Somewhere below is a line with "default: sc_inc = 3'd5;" and, later, a line with "S_STEP) ? step_bit"; repeat those two lines and all the lines between them, exactly as they are.

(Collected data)
::::::::::
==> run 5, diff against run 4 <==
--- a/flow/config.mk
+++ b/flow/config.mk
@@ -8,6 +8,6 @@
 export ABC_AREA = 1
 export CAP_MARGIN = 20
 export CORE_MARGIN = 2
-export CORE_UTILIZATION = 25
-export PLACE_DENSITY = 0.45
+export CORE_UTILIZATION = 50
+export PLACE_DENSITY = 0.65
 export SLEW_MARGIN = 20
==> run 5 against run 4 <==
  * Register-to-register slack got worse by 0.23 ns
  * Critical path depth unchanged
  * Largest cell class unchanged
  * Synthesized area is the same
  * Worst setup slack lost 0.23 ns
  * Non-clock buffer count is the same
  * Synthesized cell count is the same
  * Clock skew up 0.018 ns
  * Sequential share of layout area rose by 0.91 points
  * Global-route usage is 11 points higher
From an optimization exercise on the open Yosys and OpenROAD flow, aimed at small area; shortcuts taken in it are not production practice. No functional check of the RTL was part of any run shown here. Power figures rest on the tool's default switching activity, not on a simulated workload.

<file path="design/flow/flow/run.sh">
#!/bin/bash
# The standard layout (standard.sh, unchanged synthesis and steps) with two
# settings of its own:
#  - port buffers: buf_1 instead of the default choice (every input and output
#    port still gets its own buffer);
#  - clock tree: clkbuf_8 buffers, no dummy loads.
# Each tool's output is in standard.log (and ORFS's per-step logs under orfs/logs).
set -o pipefail
export BUFFER_PORTS_ARGS="-buffer_cell sky130_fd_sc_hd__buf_1"
export CTS_ARGS="-sink_clustering_enable -repair_clock_nets -buf_list sky130_fd_sc_hd__clkbuf_8 -dont_use_dummy_load"
bash standard.sh > standard.log 2>&1
</file>
<file path="design/flow/standard.sh">
#!/bin/bash
# synth_recipe.tcl (not shown) runs the flow's synth.tcl, then flattens the netlist and writes it again
# the make line also repeats each setting of config.mk as NAME=value (left out here)
make -C /OpenROAD-flow-scripts/flow DESIGN_CONFIG=/design/flow/config.mk WORK_HOME=/design/flow/orfs CLKGATE_MAP_FILE= SYNTH_SCRIPT=/design/flow/synth_recipe.tcl "${@:-finish}"
</file>
<file path="design/flow/config.mk">
export PLATFORM = sky130hd
export DESIGN_NAME = hsv_cycle_core
export DESIGN_NICKNAME = hsv_cycle_core
export VERILOG_FILES = /design/flow/design.v
export SDC_FILE = /design/flow/constraint.sdc
export NUM_CORES = 4
export LEC_CHECK = 0
export CAP_MARGIN = 20
export CORE_MARGIN = 2
export CORE_UTILIZATION = 40
export CTS_BUF_LIST = sky130_fd_sc_hd__clkbuf_8
export SLEW_MARGIN = 20
</file>
<file path="design/flow/constraint.sdc">
create_clock -name core_clock -period 120.0 [get_ports {clk}]
set_input_delay 24.0000 -clock core_clock [delete_from_list [all_inputs] [get_ports {clk}]]
set_output_delay 24.0000 -clock core_clock [all_outputs]
set_load 0.01 [all_outputs]
</file>
<file path="design/flow/design.v">
module hsv_cycle_core (
    input  wire        clk,
    input  wire        rst,           
    input  wire        cmd_valid,
    output wire        cmd_ready,
    input  wire [63:0] cmd_data,
    output wire        rsp_valid,
    input  wire        rsp_ready,
    output wire [63:0] rsp_data,
    output wire        chw_valid,
    input  wire        chw_ready,
    output wire [17:0] chw_data
);
    localparam [3:0] S_IDLE = 4'd0;
    localparam [3:0] S_STEP = 4'd1;    
    localparam [3:0] S_FILL = 4'd2;    
    localparam [3:0] S_DIV  = 4'd3;    
    localparam [3:0] S_LD   = 4'd4;    
    localparam [3:0] S_MUL  = 4'd5;    
    localparam [3:0] S_D1   = 4'd6;    
    localparam [3:0] S_D2   = 4'd7;    
    localparam [3:0] S_RHO  = 4'd8;    
    localparam [3:0] S_DR   = 4'd9;    
    localparam [3:0] S_DQ   = 4'd10;   
    localparam [3:0] S_CLP  = 4'd11;   
    localparam [3:0] S_SH   = 4'd12;   
    localparam [3:0] S_ACC  = 4'd13;   
    localparam [3:0] S_CHW  = 4'd14;   
    localparam [3:0] S_RSP  = 4'd15;   
    reg [3:0]  st;
    reg [4:0]  cnt;
    reg [4:0]  ph;                
    reg [1:0]  ch;
    reg        wph;               
    reg        fresh;             
    reg        post;              
    reg [1:0]  code;
    reg        inited;
    reg [2:0]  err;               
    reg [31:0] seed;              
    reg [8:0]  hue;
    reg [2:0]  stepc;
    reg [2:0]  speed;
    reg [7:0]  sat;
    reg [7:0]  val;
    reg [31:0] P;
    reg [7:0]  r8;                
    reg [7:0]  C;
    reg [2:0]  region;
    reg [2:0]  S;
    reg        cy;
    reg [1:0]  kc;
    reg        bw;
    wire [3:0] op      = cmd_data[63:60];
    wire       is_init = (op == 4'h1);
    wire       is_adv  = (op == 4'h2);
    wire       is_ns   = (op == 4'h3);
    wire       is_conv = (op == 4'h4);
    wire       is_clmp = (op == 4'h5);
    wire       is_rd   = (op == 4'h6);
    wire [3:0] n       = cmd_data[3:0];
    wire zA = ~|cmd_data[59:48];
    wire zB = ~|cmd_data[47:32];
    wire zC = ~|cmd_data[31:25];
    wire zD = ~|cmd_data[24:4];
    wire zE = ~|cmd_data[3:0];
    reg illegal;
    always @(*) begin
        case (op)
            4'h1:       illegal = ~zA;
            4'h2, 4'h3: illegal = ~(zA & zB & zC & zD & zE);
            4'h4:       illegal = ~(zA & zB & zC);
            4'h5:       illegal = ~(zA & zB);
            4'h6:       illegal = ~(zA & zB & zC & zD) | (n[3] | (n[2] & n[1] & n[0]));
            default:    illegal = 1'b1;
        endcase
    end
    wire not_init = ~inited & (is_adv | is_ns | (is_rd & (n != 4'd0)));
    wire domain   = is_conv & cmd_data[24] &
                    (cmd_data[23] | (cmd_data[22] & cmd_data[21] & (cmd_data[20] | cmd_data[19])));
    wire       conv   = is_conv & ~post;        
    wire       adv    = is_adv | post;          
    wire [8:0] h_src  = conv ? cmd_data[24:16] : hue;
    wire [7:0] s_src  = conv ? cmd_data[15:8]  : sat;
    wire [7:0] v_src  = conv ? cmd_data[7:0]   : val;
    wire       s_zero = conv ? (cmd_data[15:8] == 8'd0) : (sat == 8'd0);
    wire [1:0] color = adv ? ch : {ch[0], ch[1]};    
    reg [1:0] src;
    always @(*) begin
        case ({color, region})
            {2'd0, 3'd0}: src = 2'd0;
            {2'd0, 3'd1}: src = 2'd2;
            {2'd0, 3'd2}: src = 2'd1;
            {2'd0, 3'd3}: src = 2'd1;
            {2'd0, 3'd4}: src = 2'd2;
            {2'd1, 3'd0}: src = 2'd2;
            {2'd1, 3'd1}: src = 2'd0;
            {2'd1, 3'd2}: src = 2'd0;
            {2'd1, 3'd3}: src = 2'd2;
            {2'd1, 3'd4}: src = 2'd1;
            {2'd1, 3'd5}: src = 2'd1;
            {2'd2, 3'd0}: src = 2'd1;
            {2'd2, 3'd1}: src = 2'd1;
            {2'd2, 3'd2}: src = 2'd2;
            {2'd2, 3'd3}: src = 2'd0;
            {2'd2, 3'd4}: src = 2'd0;
            {2'd2, 3'd5}: src = 2'd2;
            default:      src = 2'd0;    
        endcase
    end
    wire src_v  = s_zero | (src == 2'd0);
    wire src_p  = ~s_zero & (src == 2'd1);
    wire src_w  = ~src_v & ~src_p;
    wire kind_r = s_zero | (color == 2'd0);
    wire kind_g = ~kind_r & (color == 2'd1);
    wire kind_b = ~kind_r & ~kind_g;
    wire [3:0] hidx = (st == S_DIV) ? ~cnt[3:0] : cnt[3:0];    
    reg        hbit;
    always @(*) begin
        case (hidx)
            4'd0: hbit = h_src[0];
            4'd1: hbit = h_src[1];
            4'd2: hbit = h_src[2];
            4'd3: hbit = h_src[3];
            4'd4: hbit = h_src[4];
            4'd5: hbit = h_src[5];
            4'd6: hbit = h_src[6];
            4'd7: hbit = h_src[7];
            default: hbit = h_src[8];
        endcase
    end
    wire       cbit = cmd_data[cnt];
    wire [6:0] rr   = {((cnt[3:0] == 4'd7) ? 6'd0 : C[5:0]), hbit};
    wire       q60  = rr[6] | (rr[5] & rr[4] & rr[3] & rr[2]);     
    wire       in_ld  = (st == S_LD);
    wire       in_mul = (st == S_MUL);
    wire       in_d1  = (st == S_D1);
    wire       in_d2  = (st == S_D2);
    wire       do_rem = in_ld & src_w;
    wire       sel_s  = (st == S_FILL) ? n[0] : in_ld ? ~src_v : (~src_p & ~wph);
    wire [7:0] A      = sel_s ? s_src : v_src;
    wire       gate_a = (in_ld & ~src_w) | (in_mul & C[0]);
    wire [7:0] H      = P[31:24];   
    wire       in_div = (st == S_DIV);
    wire [7:0] aa     = in_div ? {1'b0, rr} :
                        do_rem ? {C[5:0], 2'b00} :
                        (((in_mul & (cnt != 5'd0)) | in_d1 | in_d2) ? H : 8'd0);
    wire [7:0] bb     = in_div ? {q60, q60, 3'b000, q60, 2'b00} :
                        in_d1  ? C :
                        do_rem ? {4'd0, C[5:2]} :
                        (gate_a ? A : 8'd0);
    wire       cin    = in_d1 | (in_d2 & cy);
    wire [8:0] asum   = {1'b0, aa} + {1'b0, bb} + {8'd0, cin};
    wire       inv_ld = in_ld ? (src_p | (src_w & ~region[0])) : (src_w & ~wph);
    wire [3:0] t     = cnt[3:0];
    wire       c255  = &C;
    wire       w12   = ~(t[3] & t[2] & (t[1] | t[0]));    
    wire       w13   = ~(t[3] & t[2] & t[1]);             
    wire       w2    = t[3] | t[2] | t[1];                
    wire       ta    = kind_g ? (C[3] & w12) : (C[2] & w13);
    wire       tb    = kind_g ? (C[7] & w2) : (C[1] & (t != 4'd15));
    wire       te    = kind_g ? (c255 & (t == 4'd2)) : (C[7] & w2);
    wire [1:0] kin   = (t == 4'd0) ? {1'b0, kind_g & c255} : kc;
    wire [2:0] xs    = {2'b0, ta} + {2'b0, tb} + {2'b0, te} + {1'b0, kin};
    wire       xb    = xs[0];
    wire       rho_t = ~t[3] & ~t[2] & ~(t[1] & t[0]) & S[t[1:0]];
    wire       bwin  = (t != 4'd0) & bw;
    wire       zb    = xb ^ rho_t ^ bwin;
    wire       zbw   = (~xb & (rho_t | bwin)) | (rho_t & bwin);
    wire       qm2   = w2 & P[30];
    wire       cqin  = (t != 4'd0) & cy;
    wire       qb    = zb ^ qm2 ^ cqin;
    wire       qcy   = (qb & qm2) | (cqin & (qb ^ qm2));
    wire       gbit  = is_init ? cbit : seed[0];
    wire       g3x   = is_init ? (cnt[0] ? cmd_data[31] : cmd_data[30]) : seed[30];
    wire       step_bit = ((cnt != 5'd0) & cy) ^ ((cnt[4:1] == 4'd0) & g3x) ^ ~(cnt[0] ^ cnt[2]);
    reg  [2:0] ucoef;
    always @(*) begin
        case (t[2:0])
            3'd0:    ucoef = 3'd4;
            3'd1:    ucoef = kind_g ? 3'd1 : 3'd4;
            3'd2:    ucoef = kind_g ? 3'd1 : 3'd3;
            default: ucoef = 3'd3;
        endcase
    end
    wire [2:0] sbase = (cnt == 5'd0) ? 3'd0 : S;
    wire [2:0] sadd  = (st == S_STEP) ? {2'b0, step_bit} : (C[0] ? ucoef : 3'd0);
    reg  [2:0] smod;
    always @(*) begin
        case ({sbase, sadd})
            {3'd0, 3'd0}, {3'd1, 3'd4}, {3'd2, 3'd3}, {3'd3, 3'd2}, {3'd4, 3'd1}: smod = 3'd0;
            {3'd0, 3'd1}, {3'd1, 3'd0}, {3'd2, 3'd4}, {3'd3, 3'd3}, {3'd4, 3'd2}: smod = 3'd3;
            {3'd0, 3'd2}, {3'd1, 3'd1}, {3'd2, 3'd0}, {3'd3, 3'd4}, {3'd4, 3'd3}: smod = 3'd1;
            {3'd0, 3'd3}, {3'd1, 3'd2}, {3'd2, 3'd1}, {3'd3, 3'd0}, {3'd4, 3'd4}: smod = 3'd4;
            default:                                                            smod = 3'd2;
        endcase
    end
    reg  [2:0] spd_new;    
    always @(*) begin
        case (S)
            3'd0: spd_new = 3'd1;
            3'd1: spd_new = 3'd2;
            3'd2: spd_new = 3'd3;
            3'd3: spd_new = 3'd4;
            default: spd_new = 3'd5;
        endcase
    end
    reg  [2:0] spd_nxt;    
    always @(*) begin
        case (smod)
            3'd0: spd_nxt = 3'd1;
            3'd1: spd_nxt = 3'd2;
            3'd2: spd_nxt = 3'd3;
            3'd3: spd_nxt = 3'd4;
            default: spd_nxt = 3'd5;
        endcase
    end
    wire       ovf   = |cmd_data[31:15];
    wire       lt3   = (cnt[4:2] == 3'd0) & ~(cnt[1] & cnt[0]);
    wire       lt4   = (cnt[4:2] == 3'd0);
    wire [3:0] status = {err, inited};
    reg        fbit;
    always @(*) begin
        fbit = 1'b0;
        if (code == 2'd0) begin
            if (is_clmp)
                fbit = (cnt[4] == 1'b0) & (cnt[3:0] != 4'd15) & (ovf | cbit);
            else if (is_ns)
                fbit = lt3 & spd_new[cnt[1:0]];
            else if (is_rd) begin
                case (n[2:0])
                    3'd0:    fbit = lt4 & status[cnt[1:0]];
                    3'd1:    fbit = seed[0];
                    3'd2:    fbit = (cnt[4] == 1'b0) & (~cnt[3] | (cnt[2:0] == 3'd0)) & hbit;
                    3'd3:    fbit = lt3 & stepc[cnt[1:0]];
                    3'd4:    fbit = lt3 & speed[cnt[1:0]];
                    default: fbit = (cnt[4:3] == 2'd0) & A[cnt[2:0]];
                endcase
            end
        end
    end
    reg  [2:0] sc_inc;
    always @(*) begin
        case (stepc)
            3'd0: sc_inc = 3'd1;
            3'd1: sc_inc = 3'd2;
            3'd2: sc_inc = 3'd3;
            3'd3: sc_inc = 3'd4;
            default: sc_inc = 3'd5;
        endcase
    end
    wire       hstep  = (sc_inc == speed);
    wire [8:0] hs_inc = hue + {8'd0, hstep};
    wire       wrap   = hstep & (hue == 9'd359);
    wire       need_ph = is_init | is_ns | is_rd | (is_adv & wrap);
    reg        p_slot, p_all, p_b;
    always @(*) begin
        p_slot = 1'b0;
        p_all  = 1'b0;
        p_b    = 1'b0;
        case (st)
            S_FILL: begin p_all = 1'b1; p_b = fbit; end
            S_SH:   p_all = 1'b1;
            S_DR:   begin p_slot = 1'b1; p_b = C[1] & (t != 4'd15); end
            S_DQ:   begin p_slot = 1'b1; p_b = qb; end
            S_CLP:  begin p_slot = 1'b1; p_b = (t != 4'd15); end
            default: ;
        endcase
    end
    always @(posedge clk) begin
        if (in_mul) begin
            P[31:24] <= asum[8:1];
        end else if (p_slot | p_all) begin
            P[31]    <= p_b;
            P[30:16] <= P[31:17];
        end
        if (p_all)
            P[15:0]  <= P[16:1];
    end
    always @(posedge clk) begin
        seed <= {(st == S_STEP) ? step_bit : seed[0], seed[31:1]};
        ph   <= rst ? 5'd0 : ph + 5'd1;
    end
    wire last_ch = (ch == 2'd2);
    always @(posedge clk) begin
        begin
            cnt <= cnt + 5'd1;
            C   <= {C[0], C[7:1]};
            cy  <= (st == S_STEP) ? gbit : (st == S_DQ) ? qcy : asum[8];
            kc  <= xs[2:1];
            bw  <= zbw;
            case (st)
                S_IDLE: begin
                    cnt   <= 5'd0;
                    ch    <= 2'd0;
                    wph   <= 1'b0;
                    post  <= 1'b0;
                    if (cmd_valid && (!need_ph || ph == 5'd31)) begin
                        r8 <= 8'd0;
                        if (illegal) begin
                            err[0] <= 1'b1;
                            code   <= 2'd1;
                            st     <= S_FILL;
                        end else if (not_init) begin
                            err[2] <= 1'b1;
                            code   <= 2'd3;
                            st     <= S_FILL;
                        end else if (domain) begin
                            err[1] <= 1'b1;
                            code   <= 2'd2;
                            st     <= S_FILL;
                        end else begin
                            code <= 2'd0;
                            if (is_init) begin
                                sat    <= cmd_data[47:40];
                                val    <= cmd_data[39:32];
                                hue    <= 9'd0;
                                stepc  <= 3'd0;
                                inited <= 1'b1;
                                st     <= S_STEP;
                            end else if (is_adv) begin
                                stepc <= hstep ? 3'd0 : sc_inc;
                                hue   <= wrap ? 9'd0 : hs_inc;
                                st    <= wrap ? S_STEP : S_ACC;
                            end else if (is_ns) begin
                                st <= S_STEP;
                            end else if (is_conv) begin
                                cnt <= 5'd7;
                                st  <= S_DIV;
                            end else begin
                                st <= S_FILL;
                            end
                        end
                    end
                end
                S_STEP: begin
                    S  <= smod;
                    if (cnt == 5'd31) begin
                        if (!is_ns)
                            speed <= spd_nxt;
                        st <= is_adv ? S_ACC : S_FILL;
                    end
                end
                S_FILL: begin
                    if (cnt == 5'd31)
                        st <= S_ACC;
                end
                S_DIV: begin
                    C      <= asum[7:0];
                    region <= {region[1:0], q60};
                    if (cnt == 5'd15) begin
                        cnt   <= 5'd0;
                        fresh <= 1'b1;
                        st    <= S_LD;
                    end
                end
                S_LD: begin
                    cnt   <= 5'd0;
                    fresh <= 1'b0;
                    if (src_w && !fresh) begin
                        cnt <= 5'd7;
                        st  <= S_DIV;
                    end else begin
                        C <= asum[7:0] ^ {8{inv_ld}};
                        if (src_v && !post && ch == 2'd0) begin
                            r8 <= asum[7:0];
                            ch <= 2'd1;
                        end else
                            st <= src_v ? (kind_r ? S_DR : S_RHO) : S_MUL;
                    end
                end
                S_MUL: begin
                    C <= {asum[0], C[7:1]};
                    if (cnt == 5'd7)
                        st <= S_D1;
                end
                S_D1: begin
                    st <= S_D2;
                end
                S_D2: begin
                    C   <= asum[7:0] ^ {8{inv_ld}};
                    cnt <= 5'd0;
                    if (src_w && !wph) begin
                        wph <= 1'b1;
                        st  <= S_MUL;
                    end else if (!post && ch == 2'd0) begin
                        r8  <= asum[7:0];
                        ch  <= 2'd1;
                        wph <= 1'b0;
                        st  <= S_LD;
                    end else begin
                        wph <= 1'b0;
                        st  <= kind_r ? S_DR : S_RHO;
                    end
                end
                S_RHO: begin
                    S <= smod;
                    if (cnt == 5'd7) begin
                        cnt <= 5'd0;
                        st  <= S_DQ;
                    end
                end
                S_DR: begin
                    if (cnt == 5'd15) begin
                        cnt <= 5'd0;
                        st  <= (!post && last_ch) ? S_ACC : S_SH;
                    end
                end
                S_DQ: begin
                    if (cnt == 5'd15) begin
                        cnt <= 5'd0;
                        if (kind_b && qb)
                            st <= S_CLP;
                        else
                            st <= (!post && last_ch) ? S_ACC : S_SH;
                    end
                end
                S_CLP: begin
                    if (cnt == 5'd15) begin
                        cnt <= 5'd0;
                        st  <= (!post && last_ch) ? S_ACC : S_SH;
                    end
                end
                S_SH: begin
                    if (cnt == 5'd15) begin
                        cnt <= 5'd0;
                        if (post) begin
                            st <= wph ? S_RSP : S_CHW;
                        end else begin
                            ch <= ch + 2'd1;
                            st <= S_LD;
                        end
                    end
                end
                S_ACC: begin
                    cnt  <= 5'd7;
                    ch   <= 2'd0;
                    post <= 1'b1;
                    st   <= (is_adv && code == 2'd0) ? S_DIV : S_RSP;
                end
                S_CHW: begin
                    cnt <= 5'd0;
                    wph <= 1'b0;
                    if (chw_ready) begin
                        if (last_ch) begin
                            wph <= 1'b1;
                            st  <= S_SH;
                        end else begin
                            ch <= ch + 2'd1;
                            st <= S_LD;
                        end
                    end
                end
                S_RSP: begin
                    if (rsp_ready)
                        st <= S_IDLE;
                end
                default: st <= S_IDLE;
            endcase
        end
        if (rst) begin
            st     <= S_IDLE;
            inited <= 1'b0;
            err    <= 3'b000;
        end
    end
    assign cmd_ready = (st == S_ACC);
    assign rsp_valid = (st == S_RSP);
    assign rsp_data  = {2'b00, code, 13'd0, r8, r8[7:1], P};
    assign chw_data  = {ch, 1'b0, P[14:0]};                 
    assign chw_valid = (st == S_CHW);
endmodule
</file>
::::::::::
== Solution for this problem ==
            default: sc_inc = 3'd5;
        endcase
    end
    wire       hstep  = (sc_inc == speed);
    wire [8:0] hs_inc = hue + {8'd0, hstep};
    wire       wrap   = hstep & (hue == 9'd359);
    wire       need_ph = is_init | is_ns | is_rd | (is_adv & wrap);
    reg        p_slot, p_all, p_b;
    always @(*) begin
        p_slot = 1'b0;
        p_all  = 1'b0;
        p_b    = 1'b0;
        case (st)
            S_FILL: begin p_all = 1'b1; p_b = fbit; end
            S_SH:   p_all = 1'b1;
            S_DR:   begin p_slot = 1'b1; p_b = C[1] & (t != 4'd15); end
            S_DQ:   begin p_slot = 1'b1; p_b = qb; end
            S_CLP:  begin p_slot = 1'b1; p_b = (t != 4'd15); end
            default: ;
        endcase
    end
    always @(posedge clk) begin
        if (in_mul) begin
            P[31:24] <= asum[8:1];
        end else if (p_slot | p_all) begin
            P[31]    <= p_b;
            P[30:16] <= P[31:17];
        end
        if (p_all)
            P[15:0]  <= P[16:1];
    end
    always @(posedge clk) begin
        seed <= {(st == S_STEP) ? step_bit : seed[0], seed[31:1]};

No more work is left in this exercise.